A compiler may use one large symbol table for all symbols or use separated, hierarchical symbol tables for different scopes. For example, in a scoped language such as Algol or PL/I a symbol "p" can be declared separately in several procedures, perhaps with different attributes. The scope of each declaration is the section of the program in which references to "p" resolve to that declaration. Each declaration represents a unique identifier "p". The symbol table must have some means of differentiating references to the different "p"s.

A common data structure used to implement symbol tables is the hash table. The time for searching in hash tables is independent of the number of elements stored in the table, so it is efficient for a large number of elements. It also simplifies the classification of literals in tabular format by including the classification in calculation of the hash key.

As the lexical analyser spends a great proportion of its time looking up the symbol table, this activity has a crucial effect on the overall speed of the compiler. A symbol table must be organised in such a way that entries can be found as quickly as possible. Hash tables are usually used to organise a symbol table, where the keyword or identifier is 'hashed' to produce an array subscript. Collisions are inevitable in a hash table, and a common way of handling them is to store the synonym in the next available free space in the table.

Applications
An object file will contain a symbol table of the identifiers it contains that are externally visible.  During the linking of different object files, a linker will identify and resolve these symbol references. Usually all undefined external symbols will be searched for in one or more object libraries. If a module is found that defines that symbol it is linked with together with the first object file, and any undefined external identifiers are added to the list of identifiers to be looked up. This process continues until all external references have been resolved. It is an error if one or more remains unresolved at the end of the process.

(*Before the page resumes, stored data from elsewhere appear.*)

File: src/rtl/mem_bus_arbiter.sv
// mem_bus_arbiter: two-port (instruction/data) arbiter onto a single memory bus, alternating on contention
module mem_bus_arbiter #(
    parameter int A_WIDTH = 32
) (
    input  logic               clk,
    input  logic               clrn,
    input  logic [A_WIDTH-1:0] i_a,
    input  logic [31:0]        i_dout,
    input  logic [3:0]         i_wen,
    input  logic [1:0]         i_size,
    input  logic               i_rw,
    input  logic               i_strobe,
    output logic [31:0]        i_din,
    output logic               i_ready,
    input  logic [A_WIDTH-1:0] d_a,
    input  logic [31:0]        d_dout,
    input  logic [3:0]         d_wen,
    input  logic [1:0]         d_size,
    input  logic               d_rw,
    input  logic               d_strobe,
    output logic [31:0]        d_din,
    output logic               d_ready,
    output logic [A_WIDTH-1:0] m_a,
    output logic [31:0]        m_din,
    output logic [3:0]         m_wen,
    output logic [1:0]         m_size,
    output logic               m_rw,
    output logic               m_strobe,
    input  logic [31:0]        m_dout,
    input  logic               m_ready,
    output logic [1:0]         grant
);
    typedef enum logic [1:0] {IDLE, SERVE_I, SERVE_D} state_t;
    state_t state, next;
    logic   last_d;
    logic   pick_d, pick_i;
    // On contention the side not served last wins; last_d=0 means instruction was last
    assign pick_d = d_strobe & (~i_strobe | ~last_d);
    assign pick_i = i_strobe & ~pick_d;
    always_comb begin
        next = state;
        if (state == IDLE)
            next = pick_d ? SERVE_D : pick_i ? SERVE_I : IDLE;
        else if (m_ready)
            next = IDLE;
    end
    always_ff @(posedge clk or negedge clrn) begin
        if (!clrn) begin
            state  <= IDLE;
            last_d <= 1'b0;
            m_a    <= '0;
            m_din  <= '0;
            m_wen  <= '0;
            m_size <= '0;
            m_rw   <= 1'b0;
        end else begin
            state <= next;
            if (state == IDLE && (pick_d || pick_i)) begin
                last_d <= pick_d;
                m_a    <= pick_d ? d_a : i_a;
                m_din  <= pick_d ? d_dout : i_dout;
                m_wen  <= pick_d ? d_wen : i_wen;
                m_size <= pick_d ? d_size : i_size;
                m_rw   <= pick_d ? d_rw : i_rw;
            end
        end
    end
    assign m_strobe = state != IDLE;
    assign grant    = {state == SERVE_D, state == SERVE_I};
    assign i_ready  = m_ready & (state == SERVE_I);
    assign d_ready  = m_ready & (state == SERVE_D);
    assign i_din    = m_dout;
    assign d_din    = m_dout;
endmodule

File: config.mk
export PLATFORM = sky130hd
export DESIGN_NAME = mem_bus_arbiter
export DESIGN_NICKNAME = d
export VERILOG_FILES = /design/src/rtl/mem_bus_arbiter.sv
export SDC_FILE = /design/constraint.sdc
export NUM_CORES = 1
export LEC_CHECK = 0
export BUFFER_PORTS_ARGS = -buffer_cell sky130_fd_sc_hd__buf_2
export CORE_AREA = 2 2 123 125
export CTS_CLUSTER_SIZE = 10
export DETAILED_ROUTE_END_ITERATION = 8
export DIE_AREA = 0 0 125 127
export GPL_TIMING_DRIVEN = 0
export MAX_ROUTING_LAYER = met4
export PLACE_DENSITY = 0.7
export SLEW_MARGIN = 0
export SYNTH_ARGS = -nofsm -noshare
export SYNTH_HDL_FRONTEND = slang
export SYNTH_SLANG_ARGS = --single-unit
export TNS_END_PERCENT = 5
File: constraint.sdc
create_clock -name clk -period 3.3 [get_ports clk]
set_input_delay 0.33 -clock clk [delete_from_list [all_inputs] [get_ports clk]]
set_output_delay 0.33 -clock clk [all_outputs]
set_load 0.05 [all_outputs]
==> results.md <==
* Hold_sp: d_strobe
* #FFs+latches synth at 74
* Final Wtd Congestion at 0.788
* I/O pin count at 319
* Post-CTS Setup Repair Bufs at 0
* Post-route DRC at 0
* Part of the power in the clock network at 0.167
* Antenna violations before repair at 0
* Worst reg2reg setup slack at approximately 1400 ps
* Sw frac at 0.499
* Critical path class: flip-flop to flip-flop
* Vias at roughly 3300
* Critical Path RT at about 3500 ps
* Hold Crit Depth at 3
* Placement Cell Area at slightly below 6000 um2
* Initial core utilization at 0.287
* DIE WIDTH at about 130 um
* DRT iter0 DRCs at between 60 and 70
* Grt ovf at 0
* Max Cap Violations at 0
* Post-route cell area at about 6000 um2
* NetSw at between 3 and 4 mW
* Worst endpoint data arrival time at 2100 ps
* Crit share post-route at 0.572
* # clock sinks at 74
* Setup crit end kind: flip-flop
* Commonest cells after routing, fill and taps aside: buf_2 (292), mux2_2 (74), dfrtp_1 (74)
* Cts repair resizes at 0
* Int Power at approximately 3.2 mW
* Number of global-route vias before repair at 3418
* Port bufs at between 200 and 300
* Fillers at 1400
* Largest net degree at the start of global routing at 43
* Mean Syn Cell Area at ~13 um2
* Antenna-violating nets left at 0
* GRT Resource Usage Total at 0.144
* Fmax achieved at around 530 MHz
* Hold Violations, Final at 0
* CP startpoint kind: flip-flop
* Root Driver: clkbuf_16
* Mapped Nets at ~500
* Worst r2r src: state[1]$_DFFE_PN0P_
* Sequential group share of total power at 0.251
* Setup_tns at 0 ps
* Synth Cell Area at between 4000 and 5000 um2
* Setup Skew at around 8.4 ps
* Rows at 44
* Via/cell ratio at about 4.2
* Worst hold endpoint: last_d$_DFFE_PN0P_
* Synth cell types at 16
* CTS Hold Bufs at 1
* Setup Viol. Count Final at 0
* Worst-path maximum fanout at 10
* Pleak at ~3.2 nW
* Worst VDD drop at roughly 0.0006 V
* Diodes inserted at 0
* Layout area overhead at 48.5%
* Core area at between 10000 and 15000 um2
* Syn. warnings at 0
* Outcome: finished clean
* Fin. max-slew vios at 0
* Final worst path period need at between 1500 and 2000 ps
* Reg clk slew, reported paths at approximately 60 ps
* RR Endpoint: m_din[4]$_DFFE_PN0P_
* Comb pwr share at 0.582
* Pwr dens at ~1000 nW/um2
* Worst hold-check path type: primary input to flip-flop
* Reg area at 1850 um2
* R2r worst-path depth at 4
* Die Area at approximately 16000 um2
* Relative slew margins at 0.364
* Drt total wl at between 10 and 15 mm
* 1st-pass router iterations at 4
* Seq/Total Area, Yosys at 0.447
* Total Power at around 6.3 mW
* Height of the die at roughly 130 um
* # nets final at roughly 790
* Most common cell after layout, fill and taps aside: buf_2
* DP HPWL at between 9 and 10 mm
* CTS tree: built
* First-pass GRT wire length at 17.4 mm
* Layout cells sized above 1 at 0.741
* H-tree level count at 3
* Per-cell routed wire length at between 10 and 15 um
* Worst skew pair latency at approximately 340 ps
* Clk buf depth at 2
* CTS Buf Count at 9
* Multi-input gate area at 1680 um2
* Worst slew pin tran at 947 ps
* RSZ-0062 raised after global routing: no
* Post-Synthesis Cells at 310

While reverse engineering an executable, many tools refer to the symbol table to check what addresses have been assigned to global variables and known functions. If the symbol table has been stripped or cleaned out before being converted into an executable, tools will find it harder to determine addresses or understand anything about the program.

Example

Consider the following program written in C:
// Declare an external function
extern double bar(double x);

// Define a public function
double foo(int count)
{
    double sum = 0.0;

    // Sum all the values bar(1) to bar(count)
    for (int i = 1; i <= count; i++)
        sum += bar((double) i);
    return sum;
}

A C compiler that parses this code will contain at least the following symbol table entries:

In addition, the symbol table may also contain entries generated by the compiler for intermediate expression values (e.g., the expression that casts the i loop variable into a double, and the return value of the call to function bar()), statement labels, and so forth.

Example: SysV ABI

An example of a symbol table can be found in the SysV Application Binary Interface (ABI) specification, which mandates how symbols are to be laid out in a binary file, so that different compilers, linkers and loaders can all consistently find and work with the symbols in a compiled object.

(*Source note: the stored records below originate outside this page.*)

### src/rtl/axi4_lite_cmd_master.sv
`default_nettype none
// +--------------------------------------------------------------------------+
// | Module   : axi4_lite_cmd_master                                          |
// | Purpose  : Single-outstanding AXI4-Lite master. Turns a valid/ready      |
// |            command stream (one read or write per command) into AXI4-Lite |
// |            channel handshakes and returns one response beat per command. |
// | Revision : 1.0 - initial release                                         |
// +--------------------------------------------------------------------------+
module axi4_lite_cmd_master #(
  parameter int ADDRESS_SIZE = 32,
  parameter int DATA_SIZE    = 32
) (
  input  logic                      aclk,
  input  logic                      areset,
  // command stream
  input  logic                      cmd_valid_i,
  output logic                      cmd_ready_o,
  input  logic                      cmd_write_i,
  input  logic [ADDRESS_SIZE-1:0]   cmd_addr_i,
  input  logic [DATA_SIZE-1:0]      cmd_wdata_i,
  input  logic [DATA_SIZE/8-1:0]    cmd_wstrb_i,
  // response stream
  output logic                      rsp_valid_o,
  input  logic                      rsp_ready_i,
  output logic                      rsp_write_o,
  output logic [DATA_SIZE-1:0]      rsp_rdata_o,
  output logic [1:0]                rsp_resp_o,
  // AXI4-Lite write address channel
  output logic [ADDRESS_SIZE-1:0]   m_axi_awaddr,
  output logic                      m_axi_awvalid,
  input  logic                      m_axi_awready,
  // AXI4-Lite write data channel
  output logic [DATA_SIZE-1:0]      m_axi_wdata,
  output logic [DATA_SIZE/8-1:0]    m_axi_wstrb,
  output logic                      m_axi_wvalid,
  input  logic                      m_axi_wready,
  // AXI4-Lite write response channel
  input  logic [1:0]                m_axi_bresp,
  input  logic                      m_axi_bvalid,
  output logic                      m_axi_bready,
  // AXI4-Lite read address channel
  output logic [ADDRESS_SIZE-1:0]   m_axi_araddr,
  output logic                      m_axi_arvalid,
  input  logic                      m_axi_arready,
  // AXI4-Lite read data channel
  input  logic [DATA_SIZE-1:0]      m_axi_rdata,
  input  logic [1:0]                m_axi_rresp,
  input  logic                      m_axi_rvalid,
  output logic                      m_axi_rready
);

  localparam int c_STRB_W = DATA_SIZE / 8;

  localparam logic [2:0] c_IDLE    = 3'd0;
  localparam logic [2:0] c_WR_REQ  = 3'd1;
  localparam logic [2:0] c_WR_RESP = 3'd2;
  localparam logic [2:0] c_RD_REQ  = 3'd3;
  localparam logic [2:0] c_RD_DATA = 3'd4;
  localparam logic [2:0] c_RSP     = 3'd5;

  logic [2:0]              r_state;
  logic                    r_cmd_ready;
  logic                    r_awvalid;
  logic                    r_wvalid;
  logic                    r_bready;
  logic                    r_arvalid;
  logic                    r_rready;
  logic                    r_rsp_valid;

  logic [ADDRESS_SIZE-1:0] r_awaddr;
  logic [DATA_SIZE-1:0]    r_wdata;
  logic [c_STRB_W-1:0]     r_wstrb;
  logic [ADDRESS_SIZE-1:0] r_araddr;
  logic                    r_rsp_write;
  logic [DATA_SIZE-1:0]    r_rsp_rdata;
  logic [1:0]              r_rsp_resp;

  logic                    w_cmd_fire;
  logic                    w_aw_done;
  logic                    w_w_done;
  logic                    w_b_fire;
  logic                    w_r_fire;
  logic                    w_rsp_fire;

  // Handshake qualifiers; every term is a registered output gated by an input,
  // used only to decide the next registered state.
  assign w_cmd_fire = cmd_valid_i & r_cmd_ready;
  assign w_aw_done  = ~r_awvalid | m_axi_awready;
  assign w_w_done   = ~r_wvalid  | m_axi_wready;
  assign w_b_fire   = r_bready   & m_axi_bvalid;
  assign w_r_fire   = r_rready   & m_axi_rvalid;
  assign w_rsp_fire = r_rsp_valid & rsp_ready_i;

  // Control FSM: sequences channel valids/readies for one command at a time.
  always_ff @(posedge aclk or posedge areset) begin
    if (areset) begin
      r_state     <= c_IDLE;
      r_cmd_ready <= 1'b0;
      r_awvalid   <= 1'b0;
      r_wvalid    <= 1'b0;
      r_bready    <= 1'b0;
      r_arvalid   <= 1'b0;
      r_rready    <= 1'b0;
      r_rsp_valid <= 1'b0;
    end else begin
      case (r_state)
        c_IDLE: begin
          r_cmd_ready <= 1'b1;
          if (w_cmd_fire) begin
            r_cmd_ready <= 1'b0;
            if (cmd_write_i) begin
              r_awvalid <= 1'b1;
              r_wvalid  <= 1'b1;
              r_state   <= c_WR_REQ;
            end else begin
              r_arvalid <= 1'b1;
              r_state   <= c_RD_REQ;
            end
          end
        end
        c_WR_REQ: begin
          // AW and W retire independently; leave once both have been taken.
          if (r_awvalid && m_axi_awready) r_awvalid <= 1'b0;
          if (r_wvalid && m_axi_wready)   r_wvalid  <= 1'b0;
          if (w_aw_done && w_w_done) begin
            r_bready <= 1'b1;
            r_state  <= c_WR_RESP;
          end
        end
        c_WR_RESP: begin
          if (w_b_fire) begin
            r_bready    <= 1'b0;
            r_rsp_valid <= 1'b1;
            r_state     <= c_RSP;
          end
        end
        c_RD_REQ: begin
          if (m_axi_arready) begin
            r_arvalid <= 1'b0;
            r_rready  <= 1'b1;
            r_state   <= c_RD_DATA;
          end
        end
        c_RD_DATA: begin
          if (w_r_fire) begin
            r_rready    <= 1'b0;
            r_rsp_valid <= 1'b1;
            r_state     <= c_RSP;
          end
        end
        c_RSP: begin
          if (w_rsp_fire) begin
            r_rsp_valid <= 1'b0;
            r_cmd_ready <= 1'b1;
            r_state     <= c_IDLE;
          end
        end
        default: begin
          r_state     <= c_IDLE;
          r_cmd_ready <= 1'b0;
          r_awvalid   <= 1'b0;
          r_wvalid    <= 1'b0;
          r_bready    <= 1'b0;
          r_arvalid   <= 1'b0;
          r_rready    <= 1'b0;
          r_rsp_valid <= 1'b0;
        end
      endcase
    end
  end

  // Payload capture: command fields on acceptance, response fields on B/R beat.
  always_ff @(posedge aclk or posedge areset) begin
    if (areset) begin
      r_awaddr    <= '0;
      r_wdata     <= '0;
      r_wstrb     <= '0;
      r_araddr    <= '0;
      r_rsp_write <= 1'b0;
      r_rsp_rdata <= '0;
      r_rsp_resp  <= 2'b00;
    end else begin
      if (w_cmd_fire && cmd_write_i) begin
        r_awaddr <= cmd_addr_i;
        r_wdata  <= cmd_wdata_i;
        r_wstrb  <= cmd_wstrb_i;
      end
      if (w_cmd_fire && !cmd_write_i) begin
        r_araddr <= cmd_addr_i;
      end
      if (w_b_fire) begin
        r_rsp_write <= 1'b1;
        r_rsp_rdata <= '0;
        r_rsp_resp  <= m_axi_bresp;
      end else if (w_r_fire) begin
        r_rsp_write <= 1'b0;
        r_rsp_rdata <= m_axi_rdata;
        r_rsp_resp  <= m_axi_rresp;
      end
    end
  end

  assign cmd_ready_o   = r_cmd_ready;
  assign rsp_valid_o   = r_rsp_valid;
  assign rsp_write_o   = r_rsp_write;
  assign rsp_rdata_o   = r_rsp_rdata;
  assign rsp_resp_o    = r_rsp_resp;
  assign m_axi_awaddr  = r_awaddr;
  assign m_axi_awvalid = r_awvalid;
  assign m_axi_wdata   = r_wdata;
  assign m_axi_wstrb   = r_wstrb;
  assign m_axi_wvalid  = r_wvalid;
  assign m_axi_bready  = r_bready;
  assign m_axi_araddr  = r_araddr;
  assign m_axi_arvalid = r_arvalid;
  assign m_axi_rready  = r_rready;

endmodule
`default_nettype wire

The SysV ABI is implemented in the GNU binutils' nm utility.  This format uses a sorted memory address field, a "symbol type" field, and a symbol identifier (called "Name").

The symbol types in the SysV ABI (and nm's output) indicate the nature of each entry in the symbol table. Each symbol type is represented by a single character. For example, symbol table entries representing initialized data are denoted by the character "d" and symbol table entries for functions have the symbol type "t" (because executable code is located in the text section of an object file). Additionally, the capitalization of the symbol type indicates the type of linkage: lower-case letters indicate the symbol is local and upper-case indicates external (global) linkage.

Example: the Python symbol table 
The Python programming language includes extensive support for creating and manipulating symbol tables. Properties that can be queried include whether a given symbol is a free variable or a bound variable, whether it is block scope or global scope, whether it is imported, and what namespace it belongs to.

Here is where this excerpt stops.